▶ TASK BRIEF
Copy, from the entries below, each line where the word "placement" can be found.

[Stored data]
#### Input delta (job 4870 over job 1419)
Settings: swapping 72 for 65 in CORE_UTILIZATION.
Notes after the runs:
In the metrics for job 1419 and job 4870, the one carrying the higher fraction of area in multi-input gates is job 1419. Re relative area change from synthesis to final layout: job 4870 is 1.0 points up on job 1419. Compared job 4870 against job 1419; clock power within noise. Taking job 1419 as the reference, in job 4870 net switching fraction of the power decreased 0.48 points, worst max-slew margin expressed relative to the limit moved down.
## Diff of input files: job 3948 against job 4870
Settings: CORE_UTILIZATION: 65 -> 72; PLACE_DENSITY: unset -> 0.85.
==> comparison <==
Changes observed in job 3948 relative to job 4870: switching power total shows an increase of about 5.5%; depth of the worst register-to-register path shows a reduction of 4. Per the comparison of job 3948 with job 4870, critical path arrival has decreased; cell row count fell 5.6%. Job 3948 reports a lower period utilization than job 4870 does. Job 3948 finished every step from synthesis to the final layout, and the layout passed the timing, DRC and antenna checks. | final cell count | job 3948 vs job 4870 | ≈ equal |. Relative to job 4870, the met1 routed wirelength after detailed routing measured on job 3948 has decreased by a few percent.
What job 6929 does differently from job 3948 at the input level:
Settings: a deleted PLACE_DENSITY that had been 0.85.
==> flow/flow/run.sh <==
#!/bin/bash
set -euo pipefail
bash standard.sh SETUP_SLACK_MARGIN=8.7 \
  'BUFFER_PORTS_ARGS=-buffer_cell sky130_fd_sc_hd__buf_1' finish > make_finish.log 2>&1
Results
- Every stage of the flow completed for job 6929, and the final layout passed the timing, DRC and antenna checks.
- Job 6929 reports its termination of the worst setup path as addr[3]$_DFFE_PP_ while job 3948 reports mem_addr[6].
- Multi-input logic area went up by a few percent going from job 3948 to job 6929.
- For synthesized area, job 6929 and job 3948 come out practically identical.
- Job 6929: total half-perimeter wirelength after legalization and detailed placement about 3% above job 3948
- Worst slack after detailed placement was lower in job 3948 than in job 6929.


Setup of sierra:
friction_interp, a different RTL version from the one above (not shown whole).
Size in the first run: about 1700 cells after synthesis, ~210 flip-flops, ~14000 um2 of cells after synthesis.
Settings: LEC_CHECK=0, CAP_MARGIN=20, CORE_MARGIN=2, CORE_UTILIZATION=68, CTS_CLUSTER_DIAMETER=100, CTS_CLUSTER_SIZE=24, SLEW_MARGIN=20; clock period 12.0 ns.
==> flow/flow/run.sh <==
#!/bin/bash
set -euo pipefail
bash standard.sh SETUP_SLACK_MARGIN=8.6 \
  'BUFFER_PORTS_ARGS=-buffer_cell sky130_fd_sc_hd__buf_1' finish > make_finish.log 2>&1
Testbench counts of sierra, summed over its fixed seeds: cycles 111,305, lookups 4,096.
This design comes from an exercise in tuning for small area, a short achievable clock period and few clock cycles per item on the open sky130 flow, not from production work. At most, simulation tests tie the RTL to the original design; equivalence was not proved. No functional check of the RTL was part of runs 1, 2 and 5.

## flow/config.mk

```make
export PLATFORM = sky130hd
export DESIGN_NAME = rafter_level
export DESIGN_NICKNAME = rafter_level
export VERILOG_FILES = /design/flow/design.v
export SDC_FILE = /design/flow/constraint.sdc
export NUM_CORES = 4
export LEC_CHECK = 0
export CAP_MARGIN = 20
export CORE_MARGIN = 2
export CORE_UTILIZATION = 40
export CTS_CLUSTER_DIAMETER = 100
export CTS_CLUSTER_SIZE = 26
export SLEW_MARGIN = 20
```

## flow/constraint.sdc

```tcl
create_clock -name core_clock -period 70.0 [get_ports {clk}]
set_input_delay 14.0000 -clock core_clock [delete_from_list [all_inputs] [get_ports {clk}]]
set_output_delay 14.0000 -clock core_clock [all_outputs]
set_load 0.01 [all_outputs]
```
What follows belongs to an exercise in optimizing a design on an open flow for small area and a short achievable clock period; a production flow would make more cautious choices. At most, simulation tests tie the RTL to the original design; equivalence was not proved. Power and IR drop assume default switching activity.

the previous run:
## hb1dec
module hb1dec (
    input  wire        clk,
    input  wire        rst,         
    input  wire        in_valid,
    input  wire [31:0] in_data,
    output reg         out_valid,
    output reg  [31:0] out_data
);
    reg [15:0] hreg;     
    reg        phase;    
    reg        a1;       
    reg        ea1;      
    reg        b1;       
    reg        nb1;      
    reg        c2, c3, c4;
    reg        c2k;      
    reg        nc2k;     
    reg        nnb;      
    reg  [9:0] vo;       
    wire oacc = in_valid & phase;
    wire eacc = in_valid & ~phase;
    always @(posedge clk) begin
        c2k  <= b1;
        nc2k <= ~b1;
        nnb  <= nb1;
        hreg <= in_data[31:16];
        if (rst) begin
            phase <= 1'b0;
            a1 <= 1'b0; ea1 <= 1'b0; b1 <= 1'b0; nb1 <= 1'b1;
            c2 <= 1'b0; c3 <= 1'b0; c4 <= 1'b0;
            out_valid <= 1'b0;
            vo <= 10'd0;
        end else begin
            if (in_valid) phase <= ~phase;
            a1 <= oacc; ea1 <= eacc; b1 <= a1; nb1 <= ~a1;
            c2 <= b1; c3 <= c2; c4 <= c3;
            out_valid <= c4;
            if (oacc) vo <= {vo[8:0], 1'b1};
        end
    end
    reg [15:0] os0, os1, os2, os3, os4, os5, os6, os7, os8, os9, os10, os11, os12, os13, os14, os15, os16, os17, os18;
    always @(posedge clk)
        if (oacc | a1) begin
            os0 <= a1 ? hreg : in_data[15:0];
            os1 <= os0;
            os2 <= os1;
            os3 <= os2;
            os4 <= os3;
            os5 <= os4;
            os6 <= os5;
            os7 <= os6;
            os8 <= os7;
            os9 <= os8;
            os10 <= os9;
            os11 <= os10;
            os12 <= os11;
            os13 <= os12;
            os14 <= os13;
            os15 <= os14;
            os16 <= os15;
            os17 <= os16;
            os18 <= os17;
        end
  ...
==> flow/config.mk <==
export PLATFORM = sky130hd
export DESIGN_NAME = hb1dec
export DESIGN_NICKNAME = hb1dec
export VERILOG_FILES = /design/flow/design.v
export SDC_FILE = /design/flow/constraint.sdc
export NUM_CORES = 4
export LEC_CHECK = 0
export CAP_MARGIN = 20
export CORE_MARGIN = 2
export CORE_UTILIZATION = 60
export SLEW_MARGIN = 75
export SYNTH_HIERARCHICAL = 1
export SYNTH_MINIMUM_KEEP_SIZE = 0
==> flow/constraint.sdc <==
create_clock -name core_clock -period 18.0 [get_ports {clk}]
set_input_delay 3.6000 -clock core_clock [delete_from_list [all_inputs] [get_ports {clk}]]
set_output_delay 3.6000 -clock core_clock [all_outputs]
set_load 0.01 [all_outputs]
standard.sh (not shown) runs the stock make flow with config.mk's settings and CLKGATE_MAP_FILE= SYNTH_SCRIPT=/design/flow/synth_recipe.tcl, a recipe that flattens the netlist after the stock synthesis.
==> flow/flow/run.sh <==
#!/bin/bash
# The standard layout (the standard.sh), with the port buffers made of
# buf_2 cells instead of the cell buffer_ports picks by default, and clock
# tree synthesis without dummy loads.
set -euo pipefail
export BUFFER_PORTS_ARGS="-buffer_cell sky130_fd_sc_hd__buf_2"
export CTS_ARGS="-sink_clustering_enable -repair_clock_nets -sink_clustering_size 24 -sink_clustering_max_diameter 100 -dont_use_dummy_load"
bash standard.sh > standard.log 2>&1
The previous run closes out successfully: all stages finished, all timing, DRC and antenna checks passed.
Edits applied to the flow inputs when going from the previous run to the current run:
- changing SLEW_MARGIN from 75 to 20
[summary]
Of the previous run and the current run, the previous run shows the higher total length of routed met2 wires, with the current run below it.
STATUS post-route minimum period: the current run loses against the previous run
| non-clock buffer total of the final layout | the current run vs the previous run | 23% lower |
Setup slack of the critical path after layout for the current run is lower than for the previous run.
Re post-route cell area: the previous run and the current run aren't equal, and the higher value belongs to the previous run.
Worst voltage drop across the vdd grid on the current run is down relative to the previous run.
No functional check of the RTL was part of any run of this note.

job 3912:
Another version of the RTL of hb1dec (not shown whole).
Size: about 2300 cells after synthesis, about 780 flip-flops, ~68 I/O pins, ~0.036 mm² of cells after synthesis.
==> flow/config.mk <==
export PLATFORM = sky130hd
export DESIGN_NAME = hb1dec
export DESIGN_NICKNAME = hb1dec
export VERILOG_FILES = /design/flow/design.v
export SDC_FILE = /design/flow/constraint.sdc
export NUM_CORES = 4
export LEC_CHECK = 0
export CAP_MARGIN = 20
export CORE_MARGIN = 2
export CORE_UTILIZATION = 40
export CTS_CLUSTER_DIAMETER = 100
export CTS_CLUSTER_SIZE = 24
export SLEW_MARGIN = 20
export SYNTH_HIERARCHICAL = 1
export SYNTH_MINIMUM_KEEP_SIZE = 0
==> flow/constraint.sdc <==
create_clock -name core_clock -period 18.0 [get_ports {clk}]
set_input_delay 3.6000 -clock core_clock [delete_from_list [all_inputs] [get_ports {clk}]]
set_output_delay 3.6000 -clock core_clock [all_outputs]
set_load 0.01 [all_outputs]
==> flow/flow/run.sh <==
#!/bin/bash
# The standard layout (the standard.sh), with the port buffers made of
# buf_2 cells instead of the cell buffer_ports picks by default.
set -euo pipefail
export BUFFER_PORTS_ARGS="-buffer_cell sky130_fd_sc_hd__buf_2"
bash standard.sh > standard.log 2>&1
Modified inputs, job 3261 compared to job 3912
Settings: clearing CTS_CLUSTER_DIAMETER, which used to be 100; clearing CTS_CLUSTER_SIZE, which used to be 24.
==> flow/run.sh (new file) <==
#!/bin/bash
# synth_recipe.tcl (not shown) runs the flow's synth.tcl, then flattens the netlist and writes it again
# the make line also repeats each setting of config.mk as NAME=value (left out here)
make -C /OpenROAD-flow-scripts/flow DESIGN_CONFIG=/design/flow/config.mk WORK_HOME=/design/flow/orfs CLKGATE_MAP_FILE= SYNTH_SCRIPT=/design/flow/synth_recipe.tcl finish
removed: flow/flow/run.sh
removed: flow/standard.sh
==> results.txt <==
Job 3261: part of the power in combinational logic lower than job 3912
Compared job 3261 vs job 3912, and count of fill cells added during filler insertion is down in job 3261.
Compared with job 3912, job 3261 ends up with a larger final cell area.
Setup changes, job 3261 to job 9656
Settings: setting CTS_CLUSTER_DIAMETER to 100 for the first time; setting CTS_CLUSTER_SIZE to 24 for the first time.
Notes after the runs:
- Compare job 3261 and job 9656 | share of power burned in the clock network higher: job 3261
- Compared with job 3261, job 9656 has extra setup slack.
- Note that the count of clock buffers in the final design recorded for job 9656 amounts to 0.54 times the value seen in job 3261.
- When job 9656 is set beside job 3261, its clock transition at the register clock pins on the worst setup and hold paths after CTS turns out to be 0.03 ns larger.
- Delta (job 9656 minus job 3261): global-route wire length before repair went down; maximum frequency went up; final routed wirelength across all metal layers went down.
- Sequential cell fraction of total power sits higher in job 9656 than in job 3261.
- Cmp job 9656 vs job 3261: global routing met2 resource utilization lower in job 9656
- Job 9656 ends up with a sum of internal, switching and leakage power that is 17% lower than in job 3261.

## job 5340
Another version of the RTL of hb1dec (not shown whole).
Size: about 2400 cells after synthesis, about 68 I/O pins, roughly 37000 µm² of cells after synthesis.
==> flow/config.mk <==
export PLATFORM = sky130hd
export DESIGN_NAME = hb1dec
export DESIGN_NICKNAME = hb1dec
export VERILOG_FILES = /design/flow/design.v
export SDC_FILE = /design/flow/constraint.sdc
export NUM_CORES = 4
export LEC_CHECK = 0
export CAP_MARGIN = 20
export CORE_MARGIN = 2
export CORE_UTILIZATION = 60
export CTS_CLUSTER_DIAMETER = 100
export CTS_CLUSTER_SIZE = 24
export SLEW_MARGIN = 20
export SYNTH_HIERARCHICAL = 1
export SYNTH_MINIMUM_KEEP_SIZE = 0
==> flow/constraint.sdc <==
create_clock -name core_clock -period 18.0 [get_ports {clk}]
set_input_delay 3.6000 -clock core_clock [delete_from_list [all_inputs] [get_ports {clk}]]
set_output_delay 3.6000 -clock core_clock [all_outputs]
set_load 0.01 [all_outputs]
==> flow/flow/run.sh <==
#!/bin/bash
# The standard layout (the standard.sh), with the port buffers made of
# buf_2 cells instead of the cell buffer_ports picks by default.
set -euo pipefail
export BUFFER_PORTS_ARGS="-buffer_cell sky130_fd_sc_hd__buf_2"
bash standard.sh > standard.log 2>&1
Job 5340 reached the final stage; the timing, design-rule and antenna checks on its layout passed.
### job 5340 -> job 4011
Settings: CTS_CLUSTER_DIAMETER no longer set, was 100; CTS_CLUSTER_SIZE no longer set, was 24.
==> flow/flow/run.sh <==
#!/bin/bash
# The standard layout (the standard.sh), with the port buffers made of
# buf_2 cells instead of the cell buffer_ports picks by default, and clock
# tree synthesis without dummy loads.
set -euo pipefail
export BUFFER_PORTS_ARGS="-buffer_cell sky130_fd_sc_hd__buf_2"
export CTS_ARGS="-sink_clustering_enable -repair_clock_nets -sink_clustering_size 24 -sink_clustering_max_diameter 100 -dont_use_dummy_load"
bash standard.sh > standard.log 2>&1
Relative to job 5340, the total power measured on job 4011 has decreased by a few percent.
Clock network power share for job 4011 is lower than for job 5340.
Diff job 5340..job 4011 | sequential logic power | negligible
Comparing job 5340 against job 4011, there is no change at all in flip-flop and latch count.
Required time reported for the critical path endpoint in job 4011 is 40 ps lower than in job 5340
Between job 5340 and job 4011, the global-route usage over all layers figures differ only marginally.
No functional check of the RTL was part of any run of this note.

hb1dec, a different RTL version from the one above (not shown whole).
For scale: roughly 2,300 cells after synthesis, roughly 790 flip-flops, ~68 I/O pins.
clock: 18.0 ns
lec_check: 0
cap_margin: 20
core_margin: 2
core_utilization: 40
cts_cluster_diameter: 100
cts_cluster_size: 24
slew_margin: 75
synth_hierarchical: 1
synth_minimum_keep_size: 0
==> flow/flow/run.sh <==
#!/bin/bash
# The standard layout (the standard.sh), with the port buffers made of
# buf_2 cells instead of the cell buffer_ports picks by default.
set -euo pipefail
export BUFFER_PORTS_ARGS="-buffer_cell sky130_fd_sc_hd__buf_2"
bash standard.sh > standard.log 2>&1
The first run went through all stages and came out clean.
Rerun with:
==> flow/flow/run.sh (replaced) <==
#!/bin/bash
# The standard layout (the standard.sh), with the port buffers made of
# buf_2 cells instead of the cell buffer_ports picks by default, and clock
# tree synthesis without dummy loads.
set -euo pipefail
export BUFFER_PORTS_ARGS="-buffer_cell sky130_fd_sc_hd__buf_2"
export CTS_ARGS="-sink_clustering_enable -repair_clock_nets -sink_clustering_size 24 -sink_clustering_max_diameter 100 -dont_use_dummy_load"
bash standard.sh > standard.log 2>&1
CORE_UTILIZATION = 70   (was 40)
CTS_CLUSTER_DIAMETER = not set   (was 100)
CTS_CLUSTER_SIZE = not set   (was 24)
What happened:
- The new run ran to the end with no violations
- flip-flop and latch count stays the same
- global-route usage rises by 16 points
- power went down by 3.7%
- routed wire length rose by about 3.4%
- final area falls by 2.6%
- worst hold slack barely changes
- setup slack got worse by 24 ps
- via count is higher by about 6%
- cell count went down by 15%
- count of clock-buffer cells in the layout went down by 27
- core utilization grows by 31 points
Rerun with:
==> flow/flow/run.sh (replaced) <==
#!/bin/bash
# The standard layout (the standard.sh), with the port buffers made of
# buf_2 cells instead of the cell buffer_ports picks by default.
set -euo pipefail
export BUFFER_PORTS_ARGS="-buffer_cell sky130_fd_sc_hd__buf_2"
bash standard.sh > standard.log 2>&1
CORE_UTILIZATION = 60   (was 70)
CTS_CLUSTER_DIAMETER = 100   (was not set)
CTS_CLUSTER_SIZE = 24   (was not set)
SLEW_MARGIN = 20   (was 75)
What happened: Cell count came out higher by about 3.6%; first-iteration DRC count went down by about 33%; final area is lower by 0.60%.
Rerun with:
CORE_UTILIZATION = 40   (was 60)
The new run produced a clean layout.
Design area climbs by 1.4%.
Count of clock-buffer cells in the layout climbs by 1.
Hold slack improved by 7.6 ps.
Utilization drops by 21 points.
Maximum frequency drops by about 5.6%.
Rerun with:
==> flow/flow/run.sh (replaced) <==
#!/bin/bash
# The standard layout (the standard.sh), with the port buffers made of
# buf_2 cells instead of the cell buffer_ports picks by default, and clock
# tree synthesis without dummy loads.
set -euo pipefail
export BUFFER_PORTS_ARGS="-buffer_cell sky130_fd_sc_hd__buf_2"
export CTS_ARGS="-sink_clustering_enable -repair_clock_nets -sink_clustering_size 24 -sink_clustering_max_diameter 100 -dont_use_dummy_load"
bash standard.sh > standard.log 2>&1
CORE_UTILIZATION = 70   (was 40)
CTS_CLUSTER_DIAMETER = not set   (was 100)
CTS_CLUSTER_SIZE = not set   (was 24)
Result: Maximum frequency rose by 5.4%; clock power came out lower by about 10%; wire length fell by 0.96%; sequential power stays flat; total power drops by 3.6%; final cell count fell by 15%; via count climbs by about 4%; setup slack improves by 260 ps; first-iteration DRC count goes up by 53%.
No run of this note included a check of the RTL's function; only the layout flow was run.

## what the ideal ports hide
No port has a modelled driver above. Below, the same layouts with a new extraction and two added sets of constraints. Step 1: set_driving_cell puts a clkbuf_16 on clk and a buf_2 on each other input, an assumption about the parent block. Step 2 adds t to the input delays and takes it off the output delays; t is the mean of the earliest and latest rising clock arrival at the registers after step 1. Input paths then give back, and output paths get back, about the clock's delay inside the block. Slacks: ideal / step 1 / step 2; pairs: ideal / step 1.
| run | t (ns) | slack for setup (ns) | slew at the worst register clock pin (ns) |
|---|---|---|---|
| the previous run | 0.645 | 12.545 / 12.579 / 11.934 | 0.10 / 0.10 |
| the current run | 0.638 | 11.545 / 11.579 / 10.941 | 0.10 / 0.10 |
| job 3912 | 0.674 | 13.237 / 13.237 / 13.237 | 0.10 / 0.10 |
| job 3261 | 0.700 | 12.886 / 12.822 / 13.073 | 0.06 / 0.06 |
| job 9656 | 0.670 | 12.921 / 12.856 / 13.051 | 0.10 / 0.10 |
| job 5340 | 0.662 | 13.210 / 13.252 / 12.590 | 0.10 / 0.10 |
| job 4011 | 0.634 | 13.181 / 13.223 / 12.589 | 0.10 / 0.10 |
| the first run of note 4 | 0.675 | 13.298 / 13.237 / 13.399 | 0.10 / 0.10 |
| the second run of note 4 | 0.625 | 13.274 / 13.210 / 13.434 | 0.10 / 0.10 |
| the third run of note 4 | 0.657 | 13.265 / 13.199 / 13.299 | 0.10 / 0.10 |
| the fourth run of note 4 | 0.655 | 12.986 / 12.986 / 12.986 | 0.10 / 0.10 |
| the fifth run of note 4 | 0.620 | 13.245 / 13.238 / 13.245 | 0.10 / 0.10 |
After both steps every run listed still meets setup and hold. The setup slack of job 5340, which loses most, moves by +0.042 ns with the drivers and by -0.620 ns with both steps.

▶ YOUR RESPONSE
- Job 6929: total half-perimeter wirelength after legalization and detailed placement about 3% above job 3948
- Worst slack after detailed placement was lower in job 3948 than in job 6929.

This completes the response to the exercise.